Pitty: “não consigo ficar parada no que o rock era. Sou artista do meu tempo e do futuro”

A cantora Pitty foi um dos nomes mais marcantes do rock nacional do início dos anos 2000. O álbum “Admirável Chip Novo” (2003) foi um marco para o rock brasileiro e consolidou a Pitty como uma das principais vozes do cenário nacional.

A cantora misturava rock alternativo e influências de punk, o álbum trazia letras marcantes e críticas sociais. Músicas como “Máscara”, “Teto de Vidro” e “Admirável Chip Novo” se tornaram hits e conquistaram a juventude da época.

Hoje, Pitty é criticada por alguns fãs e parte da crítica por ter mudado seu som e se afastado do estilo rock mais agressivo e direto que marcou sua carreira no início dos anos 2000.

As críticas surgiram especialmente após o lançamento de álbuns como SETEVIDAS (2014) e Matriz (2019), onde ela incorporou elementos mais experimentais, como influências da MPB, reggae e eletrônico, além de letras com uma pegada mais introspectiva.
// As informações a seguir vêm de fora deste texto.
Source: an optimization exercise on an open RTL-to-GDS flow (aim: small area, a short achievable clock period and few clock cycles per item). Production flows keep margins and buffers that such runs may drop. The RTL was checked by simulation tests, not by an equivalence proof against the original design.

==> flow/design.v (outline; a module is shown in full before it is edited, if it fits) <==
// module fir_mac_seq: 5463 lines
// module fir_sat: 7 lines
// module fir_fa: 4 lines
// module fir_fa1: 4 lines
// module fir_ha: 4 lines
// module fir_ppbit: 5 lines
// module fir_ppbit0: 5 lines
// module fir_and2: 3 lines
// module fir_ao22: 3 lines
// module fir_xor2: 3 lines
module fir_mac_seq #(
  parameter int DW    = 16,
  parameter int CW    = 16,
  parameter int TAPS  = 8,
  parameter int SHIFT = 15
) (
  input  logic                      clk,
  input  logic                      reset,
  input  logic                      in_valid,
  output logic                      in_ready,
  input  logic [DW-1:0]             x_in,
  input  logic                      mode,
  input  logic                      coef_we,
  input  logic                      coef_sel,
  input  logic [$clog2(TAPS)-1:0]   coef_addr,
  input  logic [CW-1:0]             coef_data,
  output logic                      coef_err,
  output logic                      out_valid,
  input  logic                      out_ready,
  output logic [DW-1:0]             y_out,
  output logic                      out_sat
);
  // ...
==> flow/flow/run.sh <==
#!/bin/bash
set -euo pipefail
knobs='SETUP_SLACK_MARGIN=7.3 "BUFFER_PORTS_ARGS=-buffer_cell sky130_fd_sc_hd__buf_2" "CTS_ARGS=-sink_clustering_enable -repair_clock_nets -dont_use_dummy_load"'
sed "s|\"\${@:-finish}\"|$knobs \"\${@:-finish}\"|" standard.sh > standard_tuned.sh
grep -q 'SETUP_SLACK_MARGIN=7.3' standard_tuned.sh
bash standard_tuned.sh finish > flow.log 2>&1
==> flow/standard.sh <==
#!/bin/bash
# synth_recipe.tcl (not shown) runs the flow's synth.tcl, then flattens the netlist and writes it again
# the make line also repeats each setting of config.mk as NAME=value (left out here)
make -C /OpenROAD-flow-scripts/flow DESIGN_CONFIG=/design/flow/config.mk WORK_HOME=/design/flow/orfs CLKGATE_MAP_FILE= SYNTH_SCRIPT=/design/flow/synth_recipe.tcl "${@:-finish}"
==> flow/config.mk <==
export PLATFORM = sky130hd
export DESIGN_NAME = fir_mac_seq
export DESIGN_NICKNAME = fir_mac_seq
export VERILOG_FILES = /design/flow/design.v
export SDC_FILE = /design/flow/constraint.sdc
export NUM_CORES = 4
export LEC_CHECK = 0
export CAP_MARGIN = 20
export CORE_MARGIN = 2
export CORE_UTILIZATION = 60
export SLEW_MARGIN = 20
export SYNTH_HIERARCHICAL = 1
export SYNTH_MINIMUM_KEEP_SIZE = 0
==> flow/constraint.sdc <==
create_clock -name core_clock -period 11.0 [get_ports {clk}]
set_input_delay 2.2000 -clock core_clock [delete_from_list [all_inputs] [get_ports {clk}]]
set_output_delay 2.2000 -clock core_clock [all_outputs]
set_load 0.01 [all_outputs]
==> metrics.md, run 1 <==
| Metric | Value |
|---|---|
| Status | no timing/DRC/antenna violations |
| Placer Congestion | 1.05 |
| Crit. path cell count | 7 |
| Adder-cell share of the synthesized area | 31.3% |
| Clock buffer cells | 110 |
| Crit end category | flop |
| Hold Vio Cnt, Final | 0 |
| Data required, critical path | 11,600 ps |
| Area growth, synth to finish | 9.50% |
| Post-layout util | 66.2% |
| Maximum clock rate | 266 MHz |
| Synthesis Warnings | 8 |
| Worst min-delay path class | flop to flop |
| Crit-path cells | a22o_4 -> a22o_1 -> xor2_1 -> fa_1 -> fa_1 -> fa_1 -> fa_1 |
| Final setup margin | 7230 ps |
| Top-count cell post-synth | a22o_1 |
| Pins Over Slew Limit | 0 |
| Final net count | 6,553 |
| Met2 Resource Use GR | 61.5% |
| H-tree levels | 3 |
| Critical path launch point type | flop |
| Finish-stage setup viols | 0 |
| Top cell category | multi-input gates |
| Reg2reg setup slack | 7230 ps |
| Placed cell area | 75,300 um^2 |
| Synth top area share | 30.0% |
| Max Root-Sink Buffers | 3 |
| Yosys cell types | 81 |
| Post-CTS sizing | 204 |
| GRT Max-Usage Layer | met2 |
| Setup TNS | 0 ps |
| Die ar. | 124,000 um^2 |
| Crit path max fanout | 17 |
| Buf/Inv on CP | 0 |
| CTS Sinks | 994 |
| Mapped Cells | 5,117 |
| Global route overflow | 0 |
| Share of cell area taken by multi-input logic gates | 59.5% |
| # DRC | 0 |
Testbench counts, summed over its fixed seeds: cycles 2,088, items 2,048.
==> run 2: changes to the inputs <==
--- a/flow/design.v
+++ b/flow/design.v
@@ -171,7 +171,7 @@
   assign cs0 = ({16{sl1[0]}} & cf1[0]) | ({16{sl0[0]}} & cf0[0]);
   assign on0 = dly[0][7:0];
   assign tw0 = dly[0][15:8];
-  assign ng0 = dly[0][23:16];
+  assign ng0 = dly[0][23:16] & {8{dv[0]}};
   wire [16:0] xa0 = {cs0[15], cs0};
   wire [16:0] xb0 = {cs0, 1'b0};
   fir_ppbit0 upp0_0_0 (.on(on0[0]), .ng(ng0[0]), .xa(xa0[0]), .pp(pp0_0[0]));
@@ -313,7 +313,7 @@
   assign cs1 = ({16{sl1[1]}} & cf1[1]) | ({16{sl0[1]}} & cf0[1]);
   assign on1 = dly[1][7:0];
   assign tw1 = dly[1][15:8];
-  assign ng1 = dly[1][23:16];
+  assign ng1 = dly[1][23:16] & {8{dv[1]}};
   wire [16:0] xa1 = {cs1[15], cs1};
   wire [16:0] xb1 = {cs1, 1'b0};
   fir_ppbit0 upp1_0_0 (.on(on1[0]), .ng(ng1[0]), .xa(xa1[0]), .pp(pp1_0[0]));
@@ -455,7 +455,7 @@
   assign cs2 = ({16{sl1[2]}} & cf1[2]) | ({16{sl0[2]}} & cf0[2]);
   assign on2 = dly[2][7:0];
   assign tw2 = dly[2][15:8];
-  assign ng2 = dly[2][23:16];
+  assign ng2 = dly[2][23:16] & {8{dv[2]}};
   wire [16:0] xa2 = {cs2[15], cs2};
   wire [16:0] xb2 = {cs2, 1'b0};
   fir_ppbit0 upp2_0_0 (.on(on2[0]), .ng(ng2[0]), .xa(xa2[0]), .pp(pp2_0[0]));
@@ -597,7 +597,7 @@
   assign cs3 = ({16{sl1[3]}} & cf1[3]) | ({16{sl0[3]}} & cf0[3]);
   assign on3 = dly[3][7:0];
   assign tw3 = dly[3][15:8];
-  assign ng3 = dly[3][23:16];
+  assign ng3 = dly[3][23:16] & {8{dv[3]}};
   wire [16:0] xa3 = {cs3[15], cs3};
   wire [16:0] xb3 = {cs3, 1'b0};
   fir_ppbit0 upp3_0_0 (.on(on3[0]), .ng(ng3[0]), .xa(xa3[0]), .pp(pp3_0[0]));
@@ -739,7 +739,7 @@
   assign cs4 = ({16{sl1[4]}} & cf1[4]) | ({16{sl0[4]}} & cf0[4]);
   assign on4 = dly[4][7:0];
   assign tw4 = dly[4][15:8];
-  assign ng4 = dly[4][23:16];
+  assign ng4 = dly[4][23:16] & {8{dv[4]}};
   wire [16:0] xa4 = {cs4[15], cs4};
   wire [16:0] xb4 = {cs4, 1'b0};
   fir_ppbit0 upp4_0_0 (.on(on4[0]), .ng(ng4[0]), .xa(xa4[0]), .pp(pp4_0[0]));
@@ -881,7 +881,7 @@
   assign cs5 = ({16{sl1[5]}} & cf1[5]) | ({16{sl0[5]}} & cf0[5]);
   assign on5 = dly[5][7:0];
   assign tw5 = dly[5][15:8];
-  assign ng5 = dly[5][23:16];
+  assign ng5 = dly[5][23:16] & {8{dv[5]}};
   wire [16:0] xa5 = {cs5[15], cs5};
   wire [16:0] xb5 = {cs5, 1'b0};
   fir_ppbit0 upp5_0_0 (.on(on5[0]), .ng(ng5[0]), .xa(xa5[0]), .pp(pp5_0[0]));
@@ -1023,7 +1023,7 @@
   assign cs6 = ({16{sl1[6]}} & cf1[6]) | ({16{sl0[6]}} & cf0[6]);
   assign on6 = dly[6][7:0];
   assign tw6 = dly[6][15:8];
-  assign ng6 = dly[6][23:16];
+  assign ng6 = dly[6][23:16] & {8{dv[6]}};
   wire [16:0] xa6 = {cs6[15], cs6};
   wire [16:0] xb6 = {cs6, 1'b0};
   fir_ppbit0 upp6_0_0 (.on(on6[0]), .ng(ng6[0]), .xa(xa6[0]), .pp(pp6_0[0]));
@@ -1165,7 +1165,7 @@
   assign cs7 = ({16{sl1[7]}} & cf1[7]) | ({16{sl0[7]}} & cf0[7]);
   assign on7 = dly[7][7:0];
   assign tw7 = dly[7][15:8];
-  assign ng7 = dly[7][23:16];
+  assign ng7 = dly[7][23:16] & {8{dv[7]}};
   wire [16:0] xa7 = {cs7[15], cs7};
   wire [16:0] xb7 = {cs7, 1'b0};
   fir_ppbit0 upp7_0_0 (.on(on7[0]), .ng(ng7[0]), .xa(xa7[0]), .pp(pp7_0[0]));
==> run 2 against run 1 <==
Effect of this change: still clean; routed wire length up 8.5%; synthesized area up 0.55%; hold slack better by 1.7 ps; non-clock buffer count up 54; synthesized cell count up 1.3%; setup slack better by 14 ps; fmax up 0.37%.
==> metrics.md, run 2 <==
| Metric | Value |
|---|---|
| Status | no timing/DRC/antenna violations |
| Crit path max fanout | 18 (+1) |
| Global-route wire length before repair | 383,000 um |
| Die height | 353 um |
| Top flop regs | dly: 192 flops, cf0: 128 flops, cf1: 128 flops |
| FFs w/ async S/R, synth | 3.72% |
| DPL Wire Length | 213,000 um |
| Data required, critical path | 11,580 ps (-20 ps) |
| Yosys cell types | 81 (unchanged) |
| Top-count cell post-synth | a22o_1 |
| Routed vias/inst | 6.96 |
| Cell mode on critical path | fa_1 |
| Routed len/inst | 38.7 um |
| Area growth, synth to finish | 10.2% |
| CP arrival | 4330 ps |
| Synthesis Warnings | 8 (unchanged) |
| Max Root-Sink Buffers | 3 (unchanged) |
| EDFF count, synth | 550 |
| Worst-Margin Slew | 1100 ps |
| Most common flop cell mapped by yosys | edfxtp_1 |
| Most common cell after layout, fill and taps aside | xor2_1 |
| Synth top area share | 29.8% (-0.16 points) |
| Avg Inst Size Synth | 14.1 um^2 |
| Finish-stage setup viols | 0 (unchanged) |
| Maximum clock rate | 266 MHz (+0.37%) |
| Vias in the first global route | 49,579 |
| CTS Sinks | 994 (unchanged) |
| Dominant cell type by area after synthesis | fa_1 |
| RSZ-0062 raised after global routing | yes |
| Die ar. | 124,000 um^2 (+0.55%) |
| Placer Congestion | 1.07 (+2.0%) |
| Critical path launch point type | flop |
| Crit-path cells | and2_1 -> buf_6 -> fa_1 -> fa_1 -> fa_1 -> fa_1 -> fa_1 |
| Most frequent cells in the layout | 1,102 x xor2_1, 1,055 x fa_1, 1,051 x a22o_1 |
| Die span in x | 353 um |
| Final WL | 275,000 um |
| Max_slew headroom | 26.5% |
| H-tree levels | 3 (unchanged) |
| Sequential share of the synthesized area | 35.1% |
| Final period util | 34.1% |
| Clock Latency Late Sink | 750 ps |
| Minimum clock period | 3750 ps |
| Crit end category | flop |
| Pins Over Slew Limit | 0 (unchanged) |
| Final net count | 6,671 (+1.8%) |
| Post-Place Cells | 6,898 |
| Antenna violations before repair | 22 |
| Core Region | 120,000 um^2 |
| DR iter-0 viols | 6,362 |
| Worst min-delay path class | flop to flop |
| Largest net degree at the start of global routing | 142 |
| Post-CTS Hold Fix Bufs | 0 |
| Synth area leaders | fa_1 30%, edfxtp_1 23%, a22o_1 14%, xor2_1 13%, dfxtp_1 11% |
| Fin cells | 7,090 |
| Fillers | 8,813 |
| # rows | 127 |
| Max reg flops | 192 |
| Initial core utilization | 60.7% |
| Max cap viols | 0 |
| GRT Util Overall | 44.0% |
| Worst clock skew | 77.2 ps |
| Reg clk slew, reported paths | 70 ps |
| I/O Buffers | 61 |
| # DRC | 0 (unchanged) |
| CP peak stage delay | 610 ps |
| Clock root cell | clkbuf_16 |
| CTS tree | built |
| Slowest cell on crit path | fa_1 |
| Hold Vio Cnt, Final | 0 (unchanged) |
| Cell Area, Synth | 72,900 um^2 |
| Biggest register | dly |
| Crit Path Category | flop to flop |
| Setup TNS | 0 ps (unchanged) |
| Mapped Cells | 5,181 (+1.3%) |
| First-pass iteration count of the detailed router | 8 |
| Global route overflow | 0 (unchanged) |
| Layout cells sized above 1 | 11.6% |
| DR vias | 49,342 |
| Top Ports | 62 |
| Synthesized flop and latch total | 994 |
| Num CTS Buffers | 112 |
| Most frequent cells after synthesis | 1,152 x a22o_1, 1,104 x xor2_1, 1,086 x fa_1 |
| Antenna-violating nets left | 0 |
==> run 2: cell types whose count changed in the layout (fill, tap and decap cells not counted), sizes merged <==
cell	change
clkbuf	+3
diode	+7
buf	+53
and2	+64
nor2b	-1
a22o	-1
==> run 2: per-module statistics from Yosys (local to each module, per instance), a selection <==
module | flip-flops and latches | times used | cell area [um^2]
fir_mac_seq | 994 | 1 | 29800
fir_fa | 0 | 1085 | 20.0
fir_ao22 | 0 | 1024 | 8.76
fir_ha | 0 | 23 | 12.5
fir_xor2 | 0 | 1088 | 8.76
fir_sat | 0 | 1 | 1930
fir_and2 | 0 | 64 | 6.26
fir_fa1 | 0 | 9 | 27.5
==> run 2: final cells by class <==
cell class,count,area (um^2),area share (%)
clock buffer,112,2800,3.49
antenna,10,25.0,0.0312
inverter,130,489,0.609
tap,1612,2020,2.51
sequential,994,25700,32.0
multi-input combinational,4002,47500,59.2
timing repair buffer,230,1800,2.24
==> run 2: metrics by stage <==
stage | cell area [um^2] | setup WS, ps | util [%] | hold slack, ps
4_1_cts | 79400 | 7240 | 66.1 | 324
5_1_grt | 80300 | 7240 | 66.9 | 333
3_5_place_dp | 75800 | 6440 | 63.1 | 313
2_1_floorplan | 73000 | 6990 | - | 310
6_report | 80300 | 7250 | 66.9 | 324
3_3_place_gp | 75800 | 6480 | 63.1 | 311
==> run 2: kinds of logic after synthesis <==
kind of cell / count (synthesis) / synth area share [%]
AO/OA/AOI/OAI: 1293 / 15.2
adder cells (fa/ha/maj): 1159 / 31.1
XOR/XNOR: 1111 / 13.4
flip-flops: 994 / 35.1
AND/OR/NAND/NOR: 359 / 2.81
buffers and inverters: 187 / 1.10
multiplexers: 76 / 1.30
other: 2 / 0.0103
==> run 2: layer usage <==
layer | vias up | GRT usage (%) | share of wire [%]
met5 | - | 2.77 | 0.25
li1 | 19333 | - | -
met3 | 729 | 24.8 | 17
met4 | 30 | 14.2 | 4.1
met2 | 3677 | 64.3 | 43
met1 | 25573 | 55.3 | 36
==> run 2: worst paths after layout <==
kind,startpoint,end,slack [ps],cells past startpoint
max in group asynchronous,reset,dv[5],8830,2
setup reg to reg,dv[2],r1_63,7250,7
setup / recovery,dv[2],r1_63,7250,7
hold reg to reg,r1_2,r2_309,320,0
hold / removal,r1_2,r2_309,320,0
min in group asynchronous,reset,pv[1],1610,2
==> run 2: worst max-delay path: cells and delay by family, from the launching register on <==
kind                       cells  cell delay (ps)
buffers and inverters          1              260
and+or+nand+nor                1              190
adders and majority gates      5             2600
DFF                            1              520
==> run 2: timing repair <==
item	in CTS	in global routing
setup endpoints to repair	381	69
pin swaps	2	2
gates cloned	1	0
setup buffers	10	59
gates resized for setup	233	93
Testbench counts of run 2, summed over its fixed seeds: cycles 2,088, items 2,048.
==> run 3: changes to the inputs <==
==> flow/flow/run.sh (replaced) <==
#!/bin/bash
set -euo pipefail
knobs='SETUP_SLACK_MARGIN=7.2 "BUFFER_PORTS_ARGS=-buffer_cell sky130_fd_sc_hd__buf_2" "CTS_ARGS=-sink_clustering_enable -repair_clock_nets -dont_use_dummy_load"'
sed "s|\"\${@:-finish}\"|$knobs \"\${@:-finish}\"|" standard.sh > standard_tuned.sh
grep -q 'SETUP_SLACK_MARGIN=7.2' standard_tuned.sh
bash standard_tuned.sh finish > flow.log 2>&1
--- a/flow/config.mk
+++ b/flow/config.mk
@@ -7,7 +7,7 @@
 export LEC_CHECK = 0
 export CAP_MARGIN = 20
 export CORE_MARGIN = 2
-export CORE_UTILIZATION = 60
+export CORE_UTILIZATION = 55
 export SLEW_MARGIN = 20
 export SYNTH_HIERARCHICAL = 1
 export SYNTH_MINIMUM_KEEP_SIZE = 0
==> run 3 against run 2 <==
Effect of this change: still clean on timing, DRC and antenna; first-iteration DRC count down 0.13%; critical path depth is 1 higher; synthesized cell count stayed put; critical path type unchanged.
==> metrics.md, run 3 <==
| Metric | Value |
|---|---|
| Die height | 368 um (+4.4%) |
| Mapped Cells | 5,181 (unchanged) |
| Final WL | 282,000 um (+2.8%) |
| Top sig layer | met5 |
| Most frequent cells after synthesis | 1,152 x a22o_1, 1,104 x xor2_1, 1,086 x fa_1 |
| Num CTS Buffers | 112 (unchanged) |
| CTS tree | built |
| First-pass iteration count of the detailed router | 6 (-2) |
| Biggest register | dly |
| DR WL met2 | 120,000 um (+2.9%) |
| Clock root cell | clkbuf_16 |
| CP arrival | 4470 ps (+140 ps) |
| Largest net degree at the start of global routing | 122 (-14%) |
| Die span in x | 368 um (+4.4%) |
| Finish-stage setup viols | 0 (unchanged) |
| Initial core utilization | 55.4% (-5.2 points) |
| Cell mode on critical path | fa_1 |
| Top Ports | 62 (unchanged) |
| Yosys cell types | 81 (unchanged) |
| Worst r2r src | dv[1] |
| Final net count | 6,637 (-0.51%) |
| Global route overflow | 0 (unchanged) |
| Hold Vio Cnt, Final | 0 (unchanged) |
| Layout cells sized above 1 | 10.5% (-1.1 points) |
| Most common cell after layout, fill and taps aside | xor2_1 |
| RSZ-0062 raised after global routing | yes |
| Most common flop cell mapped by yosys | edfxtp_1 |
| Synth top area share | 29.8% (unchanged) |
| Maximum clock rate | 260 MHz (-2.6%) |
| Dominant cell type by area after synthesis | fa_1 |
| Buf/Inv on CP | 2 (+1) |
| Min-delay src | r1_1 |
| DPL Wire Length | 217,000 um (+2.2%) |
| CTS Sinks | 994 (unchanged) |
| Final period util | 35.0% (+0.91 points) |
| Most frequent cells in the layout | 1,102 x xor2_1, 1,070 x fa_1, 1,056 x a22o_1 |
| Crit. path cell count | 8 (+1) |
| Hold Path Depth | 0 (unchanged) |
| I/O Buffers | 61 (unchanged) |
| Critical path launch point type | flop |
| Antenna-violating nets left | 0 (unchanged) |
| Synthesis Warnings | 8 (unchanged) |
| Metal1 wirelength | 108,000 um (+8.3%) |
| Global-route wire length before repair | 392,000 um (+2.5%) |
| Max cap viols | 0 (unchanged) |
| Worst min-delay path class | flop to flop |
| Crit-path cells | buf_4 -> and2_1 -> buf_6 -> fa_2 -> fa_1 -> fa_1 -> fa_1 -> fa_1 |
| Crit path from | dv[1] |
| Setup TNS | 0 ps (unchanged) |
| Clock Latency Late Sink | 750 ps (about the same) |
| Vias in the first global route | 49,245 (-0.67%) |
| EDFF count, synth | 550 (unchanged) |
| Sequential share of the synthesized area | 35.1% (unchanged) |
| Max reg flops | 192 (unchanged) |
| Reg2reg setup slack | 7150 ps (-100 ps) |
| Wire length on met3 | 44,400 um (-4.1%) |
| # DRC | 0 (unchanged) |
| CP peak stage delay | 860 ps (+250 ps) |
| Placer Congestion | 1.06 (-1.2%) |
| Reg2Reg Depth | 8 (+1) |
| FFs w/ async S/R, synth | 3.72% (unchanged) |
| Crit Path Category | flop to flop |
| Cell Area, Synth | 72,900 um^2 (unchanged) |
| Crit path max fanout | 18 (unchanged) |
| Minimum clock period | 3850 ps (+99.8 ps) |
| Routed len/inst | 39.2 um (+1.3%) |
| Pins Over Slew Limit | 0 (unchanged) |
| Post-layout util | 60.7% (-6.2 points) |
| GRT Util Overall | 41.6% (-2.4 points) |
| Top flop regs | dly: 192 flops, cf0: 128 flops, cf1: 128 flops |
| Post-CTS Hold Fix Bufs | 0 (unchanged) |
| Synth area leaders | fa_1 30%, edfxtp_1 23%, a22o_1 14%, xor2_1 13%, dfxtp_1 11% |
| DR vias | 48,795 (-1.1%) |
| H-tree levels | 3 (unchanged) |
| Slowest cell on crit path | fa_1 |
| Status | no timing/DRC/antenna violations |
| Max Root-Sink Buffers | 3 (unchanged) |
| Synthesized flop and latch total | 994 (unchanged) |
| DR iter-0 viols | 6,354 (-0.13%) |
| Avg Inst Size Synth | 14.1 um^2 (unchanged) |
| Worst clock skew | 82.1 ps (+4.87 ps) |
| Top-count cell post-synth | a22o_1 |
| Reg clk slew, reported paths | 70 ps (about the same) |
| Area growth, synth to finish | 9.43% |
| Core Region | 131,000 um^2 (+9.4%) |
| CP endpoint | r1_139 |
| Routed vias/inst | 6.78 (-2.6%) |
| # rows | 133 (+4.7%) |
| Data required, critical path | 11,620 ps (+40 ps) |
| Crit end category | flop |
| Worst R2R End | r1_139 |
| Die ar. | 135,000 um^2 (+9.0%) |
| Antenna violations before repair | 12 (-45%) |
| Crit-path leading delay family | adder cells |
| Max_slew headroom | 11.8% (-15 points) |
| Worst-Margin Slew | 1320 ps (+220 ps) |
==> run 3: cell count changes in the layout (fill, tap and decap cells not counted), sizes merged <==
cell / previous run / this run
diode: 10 / 9
nor2b: 7 / 8
a22o: 1153 / 1152
inv: 129 / 130
buf: 229 / 196
clkbuf: 113 / 112
clkinv: 1 / 0
==> run 3: per-layer routing <==
metal | up-vias | track usage [%]
met3 | 619 | 21.3
met5 | - | 2.99
met1 | 25496 | 54.7
li1 | 19257 | -
met2 | 3399 | 60.6
met4 | 24 | 11.0
==> run 3: modules after synthesis (local to each module, per instance), a selection <==
module / times used / flip-flops and latches
fir_and2: 64 / 0
fir_ao22: 1024 / 0
fir_fa: 1085 / 0
fir_fa1: 9 / 0
fir_ha: 23 / 0
fir_mac_seq: 1 / 994
fir_sat: 1 / 0
fir_xor2: 1088 / 0
==> run 3: cell type report <==
cell class / instances / area, um^2
Timing Repair Buffer: 196 / 1410
Tap cell: 1755 / 2200
Inverter: 130 / 488
Sequential cell: 994 / 25600
Antenna cell: 9 / 22.5
Multi-Input combinational cell: 4002 / 47200
Fill cell: 10420 / 51700
Clock buffer: 112 / 2800
==> run 3: cells by family (layout without fill, tap and decap cells) <==
logic type	after synthesis	in the layout	share of synthesized area (%)
compound gates	1293	1293	15.2
xor+xnor	1111	1111	13.4
fa+ha+maj	1159	1159	31.1
buf+inv	187	438	1.10
flops	994	994	35.1
mux	76	76	1.30
other cells	2	12	0.0103
simple gates	359	360	2.81
==> run 3: worst reg2reg max path, stage by stage (launching register included) <==
cell     delay, ps
dfrtp_2        480
buf_4          220
and2_1         170
buf_6          180
fa_2           400
fa_1           480
fa_1           430
fa_1           870
fa_1           500
==> run 3: worst min path at each step <==
stage                         to
after global placement    r2_310
after detailed placement  r2_310
after floorplan           r2_307
after global routing      r2_308
after CTS                 r2_308
final                     r2_308
==> run 3: timing repair <==
item / 4_1_cts / 5_1_grt
buffers inserted: 0 / 11
pin swaps: 0 / 3
gates resized for setup: 179 / 55
endpoints found under the setup margin: 260 / 140
cloned: 0 / 1
==> run 3: through the flow <==
step / hold slack, ps / setup slack [ps] / std cells / cell area, um^2
after floorplan: 310 / 7040 / 5182 / 73000
after global placement: 312 / 6510 / 7065 / 76100
after detailed placement: 316 / 6500 / 7065 / 76100
after CTS: 325 / 7200 / 7177 / 79400
after global routing: 322 / 7120 / 7189 / 79700
final: 323 / 7150 / 7198 / 79700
Em entrevista ao Estadão, a roqueira comentou sobre isso:

“Eu não consigo ficar parada no que o rock era. Sou artista do meu tempo e do futuro. E não por necessidade de mercado. Tenho essa inquietude desde minha adolescência. Isso dá trabalho. Precisa ser feito com coerência artística. Mas, o que é o rock? Ele tem muito mais a ver com o conteúdo do que a forma, não é?”

Pitty cantou como convidada especial no show Planet Hemp no Rock In Rio 2024.